Material for the task Block Start

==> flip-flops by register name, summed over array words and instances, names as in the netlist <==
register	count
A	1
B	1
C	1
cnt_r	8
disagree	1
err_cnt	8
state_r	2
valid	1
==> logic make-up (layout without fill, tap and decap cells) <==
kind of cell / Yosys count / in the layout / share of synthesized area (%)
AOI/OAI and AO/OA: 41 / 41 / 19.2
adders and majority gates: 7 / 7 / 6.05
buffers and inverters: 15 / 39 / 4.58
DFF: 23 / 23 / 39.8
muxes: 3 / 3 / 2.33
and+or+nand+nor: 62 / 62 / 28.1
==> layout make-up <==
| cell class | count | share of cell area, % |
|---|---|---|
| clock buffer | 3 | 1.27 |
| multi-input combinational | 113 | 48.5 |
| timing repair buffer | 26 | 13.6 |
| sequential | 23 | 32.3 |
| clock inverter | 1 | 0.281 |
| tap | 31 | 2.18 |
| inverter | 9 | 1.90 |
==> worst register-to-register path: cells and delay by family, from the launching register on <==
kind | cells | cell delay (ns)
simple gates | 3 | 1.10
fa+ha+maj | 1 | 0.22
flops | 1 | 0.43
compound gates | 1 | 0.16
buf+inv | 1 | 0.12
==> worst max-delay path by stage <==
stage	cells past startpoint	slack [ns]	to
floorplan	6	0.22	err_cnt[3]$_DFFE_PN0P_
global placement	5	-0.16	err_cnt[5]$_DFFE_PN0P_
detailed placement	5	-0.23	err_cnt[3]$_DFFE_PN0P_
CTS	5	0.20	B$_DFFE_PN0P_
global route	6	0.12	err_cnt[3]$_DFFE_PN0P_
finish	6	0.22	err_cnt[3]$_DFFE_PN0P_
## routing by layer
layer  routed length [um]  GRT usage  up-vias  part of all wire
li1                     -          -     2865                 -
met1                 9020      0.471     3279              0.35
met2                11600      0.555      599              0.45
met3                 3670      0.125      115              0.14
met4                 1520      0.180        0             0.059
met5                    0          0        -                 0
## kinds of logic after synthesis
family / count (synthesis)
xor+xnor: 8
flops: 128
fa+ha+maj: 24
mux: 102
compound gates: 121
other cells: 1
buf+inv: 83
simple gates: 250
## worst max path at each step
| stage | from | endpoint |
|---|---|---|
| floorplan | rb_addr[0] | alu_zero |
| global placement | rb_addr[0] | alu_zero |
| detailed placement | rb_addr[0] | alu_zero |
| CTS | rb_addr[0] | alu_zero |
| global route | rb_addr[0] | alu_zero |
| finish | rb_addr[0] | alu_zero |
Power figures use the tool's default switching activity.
$ cat config.mk
export PLATFORM = sky130hd
export DESIGN_NAME = deserializer
export DESIGN_NICKNAME = d
export VERILOG_FILES = /design/src/rtl/deserializer.sv
export SDC_FILE = /design/constraint.sdc
export NUM_CORES = 1
export LEC_CHECK = 0
export ABC_AREA = 1
export ABC_CLOCK_PERIOD_IN_PS = 1800
export CELL_PAD_IN_SITES_DETAIL_PLACEMENT = 1
export CELL_PAD_IN_SITES_GLOBAL_PLACEMENT = 2
export CORE_UTILIZATION = 31
export CTS_CLUSTER_SIZE = 25
export DETAILED_ROUTE_END_ITERATION = 12
export PLACE_DENSITY = 0.83
export REMOVE_ABC_BUFFERS = 1
export SYNTH_ARGS = -nofsm -noshare
export SYNTH_HDL_FRONTEND = slang
export SYNTH_SLANG_ARGS = --single-unit
$ cat constraint.sdc
create_clock -name clk -period 1.8 [get_ports clk]
set_input_delay 0.36 -clock clk [delete_from_list [all_inputs] [get_ports clk]]
set_output_delay 0.36 -clock clk [all_outputs]
set_load 0.005 [all_outputs]
$ cat src/rtl/deserializer.sv
// Serial-to-parallel receiver: LSB-first bits following a one-cycle start pulse
// are assembled into a WIDTH-bit word, published with a one-cycle valid strobe.
module deserializer #(
  parameter int WIDTH = 8
) (
  input  logic             clk,
  input  logic             rst_n,
  input  logic             serial_in,
  input  logic             start,
  output logic [WIDTH-1:0] data_out,
  output logic             data_valid,
  output logic             busy,
  output logic             sync_err,
  output logic [1:0]       dbg_state
);

  localparam int CW = $clog2(WIDTH);
  localparam logic [CW-1:0] LAST_BIT = CW'(WIDTH - 1);

  // One-hot encoding leaves illegal codes that the default branch recovers from.
  typedef enum logic [1:0] {
    IDLE = 2'b01,
    RECV = 2'b10
  } state_e;

  // Handshake: data_valid is a one-cycle strobe with no ready; data_out is
  // stable from that cycle until the next strobe.
  state_e           state_q, state_d;
  logic [CW-1:0]    cnt_q, cnt_d;
  logic [WIDTH-1:0] shift_q, shift_d;
  logic [WIDTH-1:0] dout_q, dout_d;
  logic             valid_q, valid_d;
  logic             err_q, err_d;
  logic             last_bit;

  assign last_bit = (cnt_q == LAST_BIT);

  always_ff @(posedge clk or negedge rst_n) begin
    if (!rst_n) begin
      state_q <= IDLE;
      cnt_q   <= '0;
      shift_q <= '0;
      dout_q  <= '0;
      valid_q <= 1'b0;
      err_q   <= 1'b0;
    end else begin
      state_q <= state_d;
      cnt_q   <= cnt_d;
      shift_q <= shift_d;
      dout_q  <= dout_d;
      valid_q <= valid_d;
      err_q   <= err_d;
    end
  end

  always_comb begin
    state_d = state_q;
    cnt_d   = cnt_q;
    shift_d = shift_q;
    dout_d  = dout_q;
    valid_d = 1'b0;
    err_d   = 1'b0;
    case (state_q)
      IDLE: begin
        if (start) begin
          state_d = RECV;
          cnt_d   = '0;
        end
      end
      RECV: begin
        if (start && !last_bit) begin
          // Early start: drop the partial word and resynchronise.
          err_d = 1'b1;
          cnt_d = '0;
        end else begin
          shift_d[cnt_q] = serial_in;
          if (last_bit) begin
            dout_d  = shift_d;
            valid_d = 1'b1;
            cnt_d   = '0;
            state_d = start ? RECV : IDLE;
          end else begin
            cnt_d = cnt_q + 1'b1;
          end
        end
      end
      default: begin
        state_d = IDLE;
        cnt_d   = '0;
      end
    endcase
  end

  assign data_out   = dout_q;
  assign data_valid = valid_q;
  assign sync_err   = err_q;
  assign busy       = (state_q == RECV);
  assign dbg_state  = state_q;

endmodule

# After elaboration in Yosys (flattened, before gate mapping)
# Cells that the tools add are included.
[word_totals] reg_bits=23 output_inout_bits=13
[op_classes] reduce_logical=6 n_bitwise=1 order_cmp=2 muxes=17 addsub=1 n_eq_ne=6
[ops] op="3-bit two-way mux" n=3
[ops] op="8-bit bitwise mux" n=1
[ops] op="2-bit two-way mux" n=4
[ops] op="1-bit two-way mux" n=6
[ops] op="3-bit case mux with 2 select lines" n=1
[ops] op="3-bit AND reduction" n=2
[ops] op="3-bit by 4-bit < comparator with 1-bit output (second input constant)" n=1
[ops] op="2-bit != test (second input constant)" n=2
[ops] op="2-bit case mux with 2 select lines" n=1
[ops] op="3-bit by 1-bit adder with 3-bit output (second input constant)" n=1
[ops] op="1-bit demux with 3-bit select" n=1
[ops] op="3-bit equality test (second input constant)" n=1
[ops] op="3-bit by 1-bit >= comparator with 1-bit output (second input constant)" n=1
[ops] op="2-bit by 1-bit equality test with 1-bit output (second input constant)" n=1
[ops] op="2-bit equality test (second input constant)" n=1
[ops] op="1-bit logical AND" n=2
[ops] op="2-bit by 1-bit != test with 1-bit output (second input constant)" n=1
[ops] op="2-bit AND reduction" n=1
[ops] op="1-bit logical NOT" n=1
[ops] op="1-bit inverter" n=1

# Logic depth before layout (Yosys ltp)
[depth] word_depth=5 ltp_mapped=9 mapped_depth_nobuf=9

# Worst setup path after synthesis
# OpenSTA, ideal clock, no wires.
[synth_timing] path_kind="reg-to-reg" start="register state_q[0], in the netlist dbg_state[0]" end="register shift_q[2]" path_buffers=1 stages_incl_launch_ff=8 path_slack_ns=0.390 t_arrival_ns=1.293 setup_time_ns=0.117 path_cell_list="dfstp_2 > inv_1 > ha_1 > nand2_4 > inv_4 > buf_6 > nand3_1 > nand2_1"
[synth_between] elab_chain_len=2
[synth_lines] item="start: declaration" line_no="28" rtl="state_e state_q, state_d;"
[synth_lines] item="start signal: assignment" line_no="47" rtl="state_q <= state_d;"
[synth_lines] item="2-bit equality test"
[synth_lines] item="via busy" line_no="12" rtl="output logic busy,"
[synth_lines] item="2-bit AND reduction (no line)"
[synth_lines] item="end signal: assignment" line_no="49" rtl="shift_q <= shift_d;"
[synth_lines] item="end: declaration" line_no="30" rtl="logic [WIDTH-1:0] shift_q, shift_d;"
# The timed path passes the listed nets, and every way through them passes these cells.
# A chain may end at the register's enable or synchronous reset.

# Final worst setup path
[layout_timing] start="register state_q[0], in the netlist dbg_state[0]" end="output busy"
[layout_between] elab_chain_len=1
[layout_lines] item="2-bit equality test" line_no="97" rtl="assign busy = (state_q == RECV);"
[layout_lines] item="end: declaration" line_no="12"
# Every way passes these cells.

==> results.md <==
| Group | Result | Value |
| --- | --- | --- |
| status | Outcome | completed |
| worst hold path | Min-delay worst type | input pin to async pin |
| timing | Fin Hold WS | 0.449 ns |
| yosys | Yosys synthesis warning count | 0 |
| global routing | Via count of the first global-routing pass | 1093 |
| drt | Residual DRC | 0 |
| yosys | Seq/Total Area, Yosys | 0.484 |
| floorplan | Initial core utilization | 0.323 |
| critical path | Startpoint kind of the worst setup timing path | flop |
| global routing | Global-route usage over all layers | 0.164 |
| clock tree | Clock tree buffer depth | 2 |
| yosys | Xor/xnor cell area share of the yosys netlist | 0 |
| floorplan | Core Area | 0.00369 sq mm |
| final layout | Number of antenna cells inserted | 0 |
| power | Power density over the cells | 887 mW/mm^2 |
| yosys | Share of synthesized cell area in and, or, nand and nor gates | 0.364 |
| floorplan | Floorplan die height | 64.0 microns |
| placed design | Port Buf Inserts | 16 |
| yosys | Count of mapped cells out of synthesis | 151 |
| timing | Measured slew at the worst slew-check pin | 0.296 ns |
| timing | Tightest slew margin relative to the limit | 0.803 |
| yosys | Synth cell types | 20 |
| placed design | Last weighted congestion value of the routability-driven placer | 0.761 |
| drt | Aggregate routed wire length | 2910 microns |
| clock tree | Number of H-tree branching levels | 1 |
| timing | Max Clk Rate | 0.607 GHz |
| yosys | Combinational family with the most area after synthesis | simple AND/OR/NAND/NOR gates |
| final layout | Area growth from synthesis to final layout | 24.6% |
| clock tree | Clock Tree Root | clkbuf_8 |
| timing | Final count of hold timing violations | 0 |
| final layout | Most common cell after layout, fill and taps aside | nand2_1 |
| critical path | Worst EP required | 1.44 ns |
| final layout | Share of post-route cells with drive strength above 1 | 0.132 |
| clock tree | Cts bufs inserted | 3 |
| critical path | Kind of critical path | flop to primary output |
| global routing | Total overflow reported by the global router | 0 |
| power | Reported net switching power | 427 uW |
| floorplan | Floorplan row count | 22 |
| timing | Setup repair after global routing missed its margin | no |
| global routing | Antenna violations before repair | 0 |
| power | Part of the total power dissipated in sequential elements | 0.454 |
| timing | Max-slew violation count | 0 |
| drt | Via Count | 1049 |
| drt | Routed WL per cell | 13.1 microns |
| final layout | Commonest non-fill, non-tap cells in the layout | 67 x nand2_1, 22 x dfrtp_1, 17 x nand3_1, 14 x clkdlybuf4s50_1, 11 x inv_1 |
| critical path | CP max FO | 2 |
| placed design | Hpwl dp | 2150 microns |
| yosys | Yosys top cell by area | dfrtp_1 |
| power | Largest vdd supply drop | 0.517 mV |
| drt | Remaining antenna violation count | 0 |
| power | Switching share of power | 0.324 |
| timing | Part of the cycle the worst path needs | 0.916 |
| yosys | Post-Syn Area per Cell | 7.90 sq um |
| critical path | Critical Path End Type | primary output |
| critical path | Path depth of the worst reg2reg path | 9 |
| job | Max-cap violations | 0 |
| clock tree | Clock Sinks | 23 |
| drt | Number of DRC markers in iteration 0 | 52 |
| clock tree | Insertion delay of the later-clocked pin in the worst-skew pair | 0.26 ns |
| clock tree | Clock tree from TritonCTS | done |
| yosys | Multiplexer share of the synthesized area | 0 |
| timing | Time the worst path needs with I/O delays and setup | 1.65 ns |
| power | Gate power share | 0.301 |
| yosys | Area fraction in compound gates after synthesis | 0.0283 |
| timing | Total setup violations reported at the end of the flow | 0 |
| final layout | Nets | 184 |
| global routing | Largest net degree at the start of global routing | 24 |
| yosys | Arithmetic-cell share of the synthesized area counting full adders, half adders and majority gates | 0.0525 |
| final layout | Number of fillers in the final layout | 468 |
| yosys | #FFs+latches synth | 23 |
| timing | Final worst clock skew | 0.00163 ns |
| floorplan | Die Wd | 64.0 microns |
| power | Leakage power summed over all cells | 0.000804 uW |
| critical path | Endpoint arrival time on the critical path | 1.29 ns |
| floorplan | Number of top-level design ports | 17 |
| yosys | Cell types with the largest area share after synthesis | dfrtp_1 46%, nand2_1 21%, nand3_1 7.1% |
| yosys | Post-synthesis instance area | 0.00119 sq mm |
| timing | Sum of negative setup slack | 0 ns |
| yosys | Area fraction of the dominant cell type after synthesis | 0.462 |
| global routing | Global-route wire length before repair | 5120 microns |
| clock tree | CTS clk-pin slew, worst paths | 0.08 ns |
| drt | Pre-Repair DR Iteration Count | 4 |
| power | Clk pwr share | 0.245 |
| power | Internal power | 890 uW |
| drt | Routed vias/inst | 4.73 |
| floorplan | Die Outline Area | 0.00410 sq mm |
==> cells by family (layout without fill, tap and decap cells) <==
logic type                 after synthesis  after routing
buffers and inverters                   19             42
AOI/OAI and AO/OA                        6              6
adders and majority gates                5              5
DFF                                     23             23
and+or+nand+nor                         98             98
==> state kept, by name, summed over array words and instances (netlist names) <==
| name | flops |
|---|---|
| dbg_state | 2 |
| sync_err | 1 |
| cnt_q | 3 |
| data_out | 8 |
| shift_q | 8 |
| data_valid | 1 |
==> synthesized netlist by cell type <==
| cell type | number |
|---|---|
| nand2_1 | 67 |
| dfrtp_1 | 22 |
| nand3_1 | 17 |
| inv_1 | 11 |
| ha_1 | 5 |
| nand4_1 | 4 |
| buf_2 | 3 |
| inv_2 | 3 |
| nor2_1 | 3 |
| o21ai_1 | 3 |
| nand2_2 | 2 |
| nand3_2 | 2 |
| o21ai_0 | 2 |
| buf_6 | 1 |
| dfstp_2 | 1 |
| inv_4 | 1 |
| nand2_4 | 1 |
| nor2_2 | 1 |
| nor2_4 | 1 |
| o21ai_2 | 1 |
==> metal layers <==
layer / vias up / share of wire / GRT usage
met5: - / 0 / 0
met4: 0 / 0.014 / 0.0682
met3: 4 / 0.013 / 0.0214
met2: 10 / 0.49 / 0.278
met1: 512 / 0.48 / 0.208
li1: 523 / - / -
==> per-stage QoR <==
step	power (uW)	setup WS, ns	instances	area (sq um)	utilization
after CTS	1340	0.0177	222	1480	0.402
after floorplan	833	0.255	147	1170	-
after global routing	1410	0.0446	222	1490	0.403
final	1320	0.152	222	1490	0.403
after detailed placement	1000	0.166	217	1430	0.388
after global placement	977	0.209	217	1430	0.388
==> layout make-up <==
| class | count | area (sq um) | area share |
|---|---|---|---|
| flip-flops and latches | 23 | 577 | 0.388 |
| well taps | 48 | 60.1 | 0.0404 |
| multi-input cells | 109 | 531 | 0.357 |
| repair buffers | 23 | 214 | 0.144 |
| inverters | 15 | 58.8 | 0.0396 |
| clock buffers | 4 | 45.0 | 0.0303 |
==> power groups by stage <==
stage	Sequential (uW)	Clock (uW)	Combinational, uW
2_1_floorplan	620	0	213
3_3_place_gp	614	0	362
3_5_place_dp	617	0	387
4_1_cts	598	334	410
5_1_grt	605	354	453
6_report	598	323	397
==> path summary, 6_finish.rpt <==
kind,slack (ns),start,endpoint
hold / removal,0.45,rst_n,shift_q[0]
setup reg to reg,0.17,cnt_q[0],shift_q[3]
setup / recovery,0.15,dbg_state[0],busy
max in group asynchronous,1.07,rst_n,dbg_state[0]
hold reg to reg,0.48,shift_q[0],shift_q[0]
min in group clk,0.48,shift_q[0],shift_q[0]
==> timing repair <==
item	in CTS	in global routing
endpoints found under the setup margin	1	1
gates resized for setup	1	1
hold buffers	0	0
setup buffers	1	0
pin swaps	0	0
hold endpoints to repair	0	0
==> critical path: stages (launching register included) <==
cell,delay (ns)
dfstp_2,0.54
inv_1,0.04
ha_1,0.19
dlygate4sd2_1,0.26
Note: power is estimated with default switching activity, not from simulation.
File: src/rtl/conv1d_pkg.sv
// Shared types and helpers for the conv1d tap scheduler: FSM state encoding
// and the output-length / index-width constant functions.
package conv1d_pkg;

  typedef logic [1:0] state_t;

  localparam state_t S_IDLE = 2'd0;
  localparam state_t S_RUN  = 2'd1;
  localparam state_t S_DONE = 2'd2;

  function automatic int out_len(input int in_len, input int k, input int stride,
                                 input int dil, input int pad);
    return (in_len + 2 * pad - dil * (k - 1) - 1) / stride + 1;
  endfunction

  // Index width that never collapses to zero bits for a modulus of 1.
  function automatic int idx_w(input int n);
    return (n > 1) ? $clog2(n) : 1;
  endfunction

endpackage

File: src/rtl/conv1d_loop_cnt.sv
// One level of the nested loop: modulo-MOD counter with synchronous clear.
// nxt exposes the next-cycle value so the parent can register tap fields from it.
import conv1d_pkg::*;

module conv1d_loop_cnt #(
  parameter int MOD = 2,
  parameter int W   = 1
) (
  input  logic         clk,
  input  logic         rst_n,
  input  logic         clr,
  input  logic         inc,
  output logic [W-1:0] count,
  output logic [W-1:0] nxt,
  output logic         wrap
);

  // wrap flags the terminal value; the parent gates it with its own inc.
  assign wrap = (count == W'(MOD - 1));

  always_comb begin
    nxt = count;
    if (clr) begin
      nxt = '0;
    end else if (inc) begin
      nxt = wrap ? '0 : count + W'(1);
    end
  end

  always_ff @(posedge clk or negedge rst_n) begin
    if (!rst_n) begin
      count <= '0;
    end else begin
      count <= nxt;
    end
  end

endmodule
==> src/rtl/balanca_aquisicao.sv <==
// Scale acquisition front-end: block averaging, tare, overload clamp and
// stability detection producing the net weight in grams.
module balanca_aquisicao #(
  parameter int RAW_W       = 16,
  parameter int AVG_LOG2    = 2,
  parameter int MAX_G       = 9999,
  parameter int STABLE_BAND = 2,
  parameter int STABLE_CNT  = 8
) (
  input  logic             clk,
  input  logic             rst,
  input  logic             raw_valid,
  input  logic [RAW_W-1:0] raw_sample,
  input  logic             tare_req,
  output logic [13:0]      pesoemgramas,
  output logic             peso_valid,
  output logic             estavel,
  output logic             sobrecarga,
  output logic [13:0]      tara_g
);

  localparam int SUM_W = RAW_W + AVG_LOG2;
  localparam int CNT_W = (AVG_LOG2 > 0) ? AVG_LOG2 : 1;
  localparam int EXT_W = RAW_W + 1;
  localparam int SC_W  = $clog2(STABLE_CNT + 1);
  localparam logic [CNT_W-1:0] LAST_IDX = CNT_W'((1 << AVG_LOG2) - 1);

  typedef enum logic [1:0] {
    S_ACUM,
    S_CALC,
    S_OUT
  } state_t;

  state_t           r_state;
  logic [SUM_W-1:0] r_sum;
  logic [CNT_W-1:0] r_cnt;
  logic [RAW_W-1:0] r_prev;
  logic [SC_W-1:0]  r_stab_cnt;
  logic             r_pend;
  logic             r_seen;
  logic [13:0]      r_tara;
  logic [13:0]      r_net_c;
  logic             r_ovl_c;
  logic [13:0]      r_peso;
  logic             r_pv;
  logic             r_est;
  logic             r_ovl;

  logic [RAW_W-1:0] w_avg;
  logic [EXT_W-1:0] w_avg_x;
  logic [EXT_W-1:0] w_tara_x;
  logic [EXT_W-1:0] w_maxg_x;
  logic [EXT_W-1:0] w_net_x;
  logic             w_net_ovl;
  logic [13:0]      w_tare_new;
  logic [RAW_W-1:0] w_diff;
  logic             w_stable;
  logic             w_last;

  always_comb begin
    w_avg      = r_sum[SUM_W-1:AVG_LOG2];
    w_avg_x    = {1'b0, w_avg};
    w_tara_x   = EXT_W'(r_tara);
    w_maxg_x   = EXT_W'(MAX_G);
    w_net_x    = '0;
    if (w_avg_x > w_tara_x)
      w_net_x  = w_avg_x - w_tara_x;
    w_net_ovl  = (w_net_x > w_maxg_x);
    w_tare_new = (w_avg_x > w_maxg_x) ? 14'(MAX_G)
                                      : w_avg[13:0];
    w_diff     = (w_avg >= r_prev) ? (w_avg - r_prev)
                                   : (r_prev - w_avg);
    w_stable   = (w_diff <= RAW_W'(STABLE_BAND));
    w_last     = (r_cnt == LAST_IDX);
  end

  always_ff @(posedge clk or posedge rst) begin
    if (rst) begin
      r_state    <= S_ACUM;
      r_sum      <= '0;
      r_cnt      <= '0;
      r_prev     <= '0;
      r_stab_cnt <= '0;
      r_pend     <= 1'b0;
      r_seen     <= 1'b0;
      r_tara     <= '0;
      r_net_c    <= '0;
      r_ovl_c    <= 1'b0;
      r_peso     <= '0;
      r_pv       <= 1'b0;
      r_est      <= 1'b0;
      r_ovl      <= 1'b0;
    end else begin
      r_pv <= 1'b0;
      unique case (r_state)
        S_ACUM: begin
          r_pend <= r_pend | tare_req;
          if (raw_valid) begin
            r_sum <= r_sum + SUM_W'(raw_sample);
            r_cnt <= r_cnt + 1'b1;
            if (w_last)
              r_state <= S_CALC;
          end
        end
        S_CALC: begin
          // A request arriving now only arms the next block.
          r_pend <= tare_req;
          if (r_pend) begin
            r_tara  <= w_tare_new;
            r_net_c <= '0;
            r_ovl_c <= 1'b0;
          end else begin
            r_ovl_c <= w_net_ovl;
            r_net_c <= w_net_ovl ? 14'(MAX_G)
                                 : w_net_x[13:0];
          end
          if (!r_seen) begin
            r_seen <= 1'b1;
          end else if (w_stable) begin
            if (r_stab_cnt != SC_W'(STABLE_CNT))
              r_stab_cnt <= r_stab_cnt + 1'b1;
          end else begin
            r_stab_cnt <= '0;
          end
          r_prev  <= w_avg;
          r_state <= S_OUT;
        end
        S_OUT: begin
          r_pend  <= r_pend | tare_req;
          r_peso  <= r_net_c;
          r_ovl   <= r_ovl_c;
          r_est   <= (r_stab_cnt == SC_W'(STABLE_CNT));
          r_pv    <= 1'b1;
          r_sum   <= '0;
          r_cnt   <= '0;
          r_state <= S_ACUM;
        end
        default: r_state <= S_ACUM;
      endcase
    end
  end

  assign pesoemgramas = r_peso;
  assign peso_valid   = r_pv;
  assign estavel      = r_est;
  assign sobrecarga   = r_ovl;
  assign tara_g       = r_tara;

endmodule

==> config.mk <==
export PLATFORM = sky130hd
export DESIGN_NAME = balanca_aquisicao
export DESIGN_NICKNAME = d
export VERILOG_FILES = /design/src/rtl/balanca_aquisicao.sv
export SDC_FILE = /design/constraint.sdc
export NUM_CORES = 1
export LEC_CHECK = 0
export BUFFER_PORTS_ARGS = -buffer_cell sky130_fd_sc_hd__buf_2
export CORE_MARGIN = 1.5
export CORE_UTILIZATION = 55
export CTS_CLUSTER_DIAMETER = 100
export CTS_CLUSTER_SIZE = 14
export DETAILED_ROUTE_END_ITERATION = 7
export PLACE_DENSITY_LB_ADDON = 0.08
export SYNTH_ARGS = -nofsm -noshare
export SYNTH_HDL_FRONTEND = slang
export SYNTH_SLANG_ARGS = --single-unit
==> constraint.sdc <==
create_clock -name clk -period 3.9 [get_ports clk]
set_clock_uncertainty 0.2 [all_clocks]
set_input_delay 0.78 -clock clk [delete_from_list [all_inputs] [get_ports clk]]
set_output_delay 0.78 -clock clk [all_outputs]
set_load 0.05 [all_outputs]
# Word-level counts from Yosys, hierarchy flattened
# Cells that the tools add are included.
[word_totals]
register_bits = 90
latch_bits = 0
mem_bits_rw = 0
rom_bits = 0
inputBits = 20
out_inout_bits = 31
word_cells = 59
mem_count = 0
[classes]
addsub = 6
mul = 0
div_mod_pow = 0
order_cmp = 5
eq_ne = 8
shifts = 0
muxes = 17
bitwise = 1
reduce_logical = 8
[ops]
columns = ["operator", "count"]
rows = [
  ["$mux 14", 3],
  ["$pmux 18 s2", 1],
  ["$sub 16x16->16", 2],
  ["$add 18x16->18", 1],
  ["$mux 18", 1],
  ["$gt 17x14->1 const B", 1],
  ["$mux 17", 1],
  ["$sub 16x14->17", 1],
  ["$ge 16x16->1", 1],
  ["$gt 16x14->1", 1],
  ["$gt 16x14->1 const B", 1],
  ["$le 16x2->1 const B", 1],
  ["$mux 16", 1],
  ["$mux 4", 2],
  ["$pmux 2 s2", 2],
  ["$mux 2", 3],
  ["$reduce_and 2->1", 3],
  ["$add 4x1->4 const B", 1],
  ["$eq 2x2->1 const B", 2],
  ["$eq 4x4->1 const B", 1],
  ["$ne 2x2->1 const B", 2],
  ["$ne 4x4->1 const B", 1],
  ["$reduce_bool 2->1", 2],
  ["$reduce_and 3->1", 1],
  ["8 further kinds", 9],
]

# Depth between registers and ports, before layout
[logic_depth]
depth_word = 5
depth_mapped = 14
mapped_depth_nobuf = 13

# Worst setup path before layout
# OpenSTA, ideal clock, no wires.
[synth_path]
kind = "reg2reg"
from = "reg r_tara[1], in the netlist tara_g[1]"
to = "reg r_net_c[0]"
setup_time_ps = 65
t_arrival_ps = 3619
required_ps = 3635
slack_ps = 16
stages_incl_launch_ff = 13
n_path_buf = 0
period_less_slack_ps = 3884
path_cell_list = "dfrtp_1 -> inv_1 -> ha_1 -> nor2b_1 -> o21a_1 -> o21a_1 -> o311a_2 -> o31ai_1 -> xnor2_1 -> nand4bb_1 -> or3_1 -> a2111oi_4 -> a221o_2"
[synth_between]
elab_chain_len = 5
word_cells_on_any_way = 6
cone_classes = "add/sub (1); order compare (2); mux (3)"
[synth_lines]
columns = ["item", "line", "rtl"]
rows = [
  ["start, declared", "41", "logic [13:0] r_tara;"],
  ["start signal, assigned", "109", "r_tara <= w_tare_new;"],
  ["$sub 16x14->17 or $gt 16x14->1 (tied branches)", "67, 66", ""],
  ["$mux 17 *", "66", "if (w_avg_x > w_tara_x)"],
  ["$gt 17x14->1", "68", "w_net_ovl = (w_net_x > w_maxg_x);"],
  ["$mux 14 *", "114", "r_net_c <= w_net_ovl ? 14'(MAX_G)"],
  ["$mux 14 *", "108", "if (r_pend) begin"],
  ["end signal, assigned", "114", ""],
  ["end, declared", "42", "logic [13:0] r_net_c;"],
]
# Mark *: on every way between the ends. The rest lies on a longest branch, timed or not.
# A chain may end at the register's enable or synchronous reset.

# Final worst setup path
[layout_path]
from = "reg r_tara[4], in the netlist tara_g[4]"
to = "reg r_net_c[1]"
# The elaborated chain is that of the path after synthesis.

Material for the task Block End

▶ What is being asked: Retype exactly the lines from the start of the entries through the one with "adders and majority gates: 7 / 7 / 6.05"; include both ends.

▶ Solution to this exercise:
==> flip-flops by register name, summed over array words and instances, names as in the netlist <==
register	count
A	1
B	1
C	1
cnt_r	8
disagree	1
err_cnt	8
state_r	2
valid	1
==> logic make-up (layout without fill, tap and decap cells) <==
kind of cell / Yosys count / in the layout / share of synthesized area (%)
AOI/OAI and AO/OA: 41 / 41 / 19.2
adders and majority gates: 7 / 7 / 6.05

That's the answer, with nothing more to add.